Collected data entries:
▼▼▼

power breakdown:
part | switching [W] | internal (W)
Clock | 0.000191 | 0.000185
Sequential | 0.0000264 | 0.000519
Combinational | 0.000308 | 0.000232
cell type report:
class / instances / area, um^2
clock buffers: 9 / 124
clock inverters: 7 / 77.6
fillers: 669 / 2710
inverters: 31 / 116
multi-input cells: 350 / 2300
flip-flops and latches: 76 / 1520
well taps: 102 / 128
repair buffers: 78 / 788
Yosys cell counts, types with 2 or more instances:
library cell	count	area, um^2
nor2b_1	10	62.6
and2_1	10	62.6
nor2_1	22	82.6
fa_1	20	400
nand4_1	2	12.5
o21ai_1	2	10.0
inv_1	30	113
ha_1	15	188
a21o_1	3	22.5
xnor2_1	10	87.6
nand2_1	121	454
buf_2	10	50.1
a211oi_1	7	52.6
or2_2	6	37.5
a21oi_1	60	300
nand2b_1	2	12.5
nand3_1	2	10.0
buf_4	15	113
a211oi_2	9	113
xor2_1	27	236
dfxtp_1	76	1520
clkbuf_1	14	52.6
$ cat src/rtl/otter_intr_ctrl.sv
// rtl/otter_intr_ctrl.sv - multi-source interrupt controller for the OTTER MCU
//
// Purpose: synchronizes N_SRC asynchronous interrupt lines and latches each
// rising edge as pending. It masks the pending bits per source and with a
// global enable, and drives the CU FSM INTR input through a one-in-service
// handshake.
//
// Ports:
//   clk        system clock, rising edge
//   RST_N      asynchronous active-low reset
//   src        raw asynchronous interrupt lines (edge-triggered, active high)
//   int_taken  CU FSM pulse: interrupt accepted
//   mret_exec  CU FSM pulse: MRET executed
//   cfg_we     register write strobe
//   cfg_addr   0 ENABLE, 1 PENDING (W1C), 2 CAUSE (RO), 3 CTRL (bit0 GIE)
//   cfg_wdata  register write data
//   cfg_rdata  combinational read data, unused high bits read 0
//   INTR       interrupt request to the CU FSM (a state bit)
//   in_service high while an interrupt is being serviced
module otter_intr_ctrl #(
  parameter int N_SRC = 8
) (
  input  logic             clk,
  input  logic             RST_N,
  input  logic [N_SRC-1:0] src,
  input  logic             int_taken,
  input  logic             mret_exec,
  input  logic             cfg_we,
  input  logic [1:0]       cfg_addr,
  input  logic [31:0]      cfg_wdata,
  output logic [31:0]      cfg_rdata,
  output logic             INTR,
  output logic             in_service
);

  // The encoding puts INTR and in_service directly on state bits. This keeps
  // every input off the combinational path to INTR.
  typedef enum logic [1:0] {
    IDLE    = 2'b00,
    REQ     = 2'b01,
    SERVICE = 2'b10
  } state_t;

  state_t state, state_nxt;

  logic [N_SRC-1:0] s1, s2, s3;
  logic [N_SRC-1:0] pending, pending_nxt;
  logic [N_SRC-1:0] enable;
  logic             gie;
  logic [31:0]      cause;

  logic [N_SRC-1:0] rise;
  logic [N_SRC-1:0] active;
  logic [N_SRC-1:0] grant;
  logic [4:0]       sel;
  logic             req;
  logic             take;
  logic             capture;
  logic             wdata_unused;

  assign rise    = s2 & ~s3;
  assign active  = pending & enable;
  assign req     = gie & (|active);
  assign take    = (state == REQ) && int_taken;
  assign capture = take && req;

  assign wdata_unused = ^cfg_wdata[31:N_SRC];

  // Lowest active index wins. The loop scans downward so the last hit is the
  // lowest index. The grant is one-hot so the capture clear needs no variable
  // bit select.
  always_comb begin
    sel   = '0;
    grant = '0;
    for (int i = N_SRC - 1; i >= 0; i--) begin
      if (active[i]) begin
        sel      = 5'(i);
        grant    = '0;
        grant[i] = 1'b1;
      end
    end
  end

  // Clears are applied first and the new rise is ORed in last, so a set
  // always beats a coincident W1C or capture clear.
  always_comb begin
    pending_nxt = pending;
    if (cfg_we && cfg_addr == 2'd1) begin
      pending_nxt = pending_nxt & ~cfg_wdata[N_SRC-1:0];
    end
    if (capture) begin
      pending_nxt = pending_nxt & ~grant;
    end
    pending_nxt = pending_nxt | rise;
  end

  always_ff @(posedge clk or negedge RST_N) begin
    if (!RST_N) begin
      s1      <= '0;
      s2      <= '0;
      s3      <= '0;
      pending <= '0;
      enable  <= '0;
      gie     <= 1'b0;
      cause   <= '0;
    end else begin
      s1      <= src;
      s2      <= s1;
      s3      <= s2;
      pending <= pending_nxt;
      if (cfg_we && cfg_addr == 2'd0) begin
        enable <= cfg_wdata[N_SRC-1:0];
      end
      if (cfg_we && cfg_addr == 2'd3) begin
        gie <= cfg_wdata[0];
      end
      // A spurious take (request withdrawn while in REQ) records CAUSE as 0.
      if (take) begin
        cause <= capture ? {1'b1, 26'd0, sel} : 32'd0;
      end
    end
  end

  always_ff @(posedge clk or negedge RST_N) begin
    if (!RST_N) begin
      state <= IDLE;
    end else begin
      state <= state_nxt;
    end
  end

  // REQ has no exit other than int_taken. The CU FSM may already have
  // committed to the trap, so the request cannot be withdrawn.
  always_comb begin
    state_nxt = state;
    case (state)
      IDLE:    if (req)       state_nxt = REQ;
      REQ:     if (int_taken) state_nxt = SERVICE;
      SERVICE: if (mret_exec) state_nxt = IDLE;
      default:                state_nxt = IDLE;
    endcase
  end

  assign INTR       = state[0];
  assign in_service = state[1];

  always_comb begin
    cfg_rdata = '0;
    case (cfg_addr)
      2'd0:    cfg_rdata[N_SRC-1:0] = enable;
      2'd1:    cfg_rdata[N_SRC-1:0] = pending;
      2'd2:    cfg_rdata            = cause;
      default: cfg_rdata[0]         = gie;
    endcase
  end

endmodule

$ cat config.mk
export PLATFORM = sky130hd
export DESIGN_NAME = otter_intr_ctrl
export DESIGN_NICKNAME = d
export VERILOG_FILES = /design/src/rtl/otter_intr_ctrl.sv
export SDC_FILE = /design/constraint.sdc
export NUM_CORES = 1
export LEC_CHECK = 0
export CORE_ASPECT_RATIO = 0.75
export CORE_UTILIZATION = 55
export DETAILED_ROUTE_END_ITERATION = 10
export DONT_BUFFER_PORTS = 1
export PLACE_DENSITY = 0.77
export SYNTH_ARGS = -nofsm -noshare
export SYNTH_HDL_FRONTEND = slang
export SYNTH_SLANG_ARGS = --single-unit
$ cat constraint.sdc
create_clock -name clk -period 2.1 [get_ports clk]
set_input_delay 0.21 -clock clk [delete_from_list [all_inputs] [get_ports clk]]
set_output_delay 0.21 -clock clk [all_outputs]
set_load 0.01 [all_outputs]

▲▲▲

Task to carry out: Filter the data, keeping only the lines that contain "inverters".

Result for this task:
clock inverters: 7 / 77.6
inverters: 31 / 116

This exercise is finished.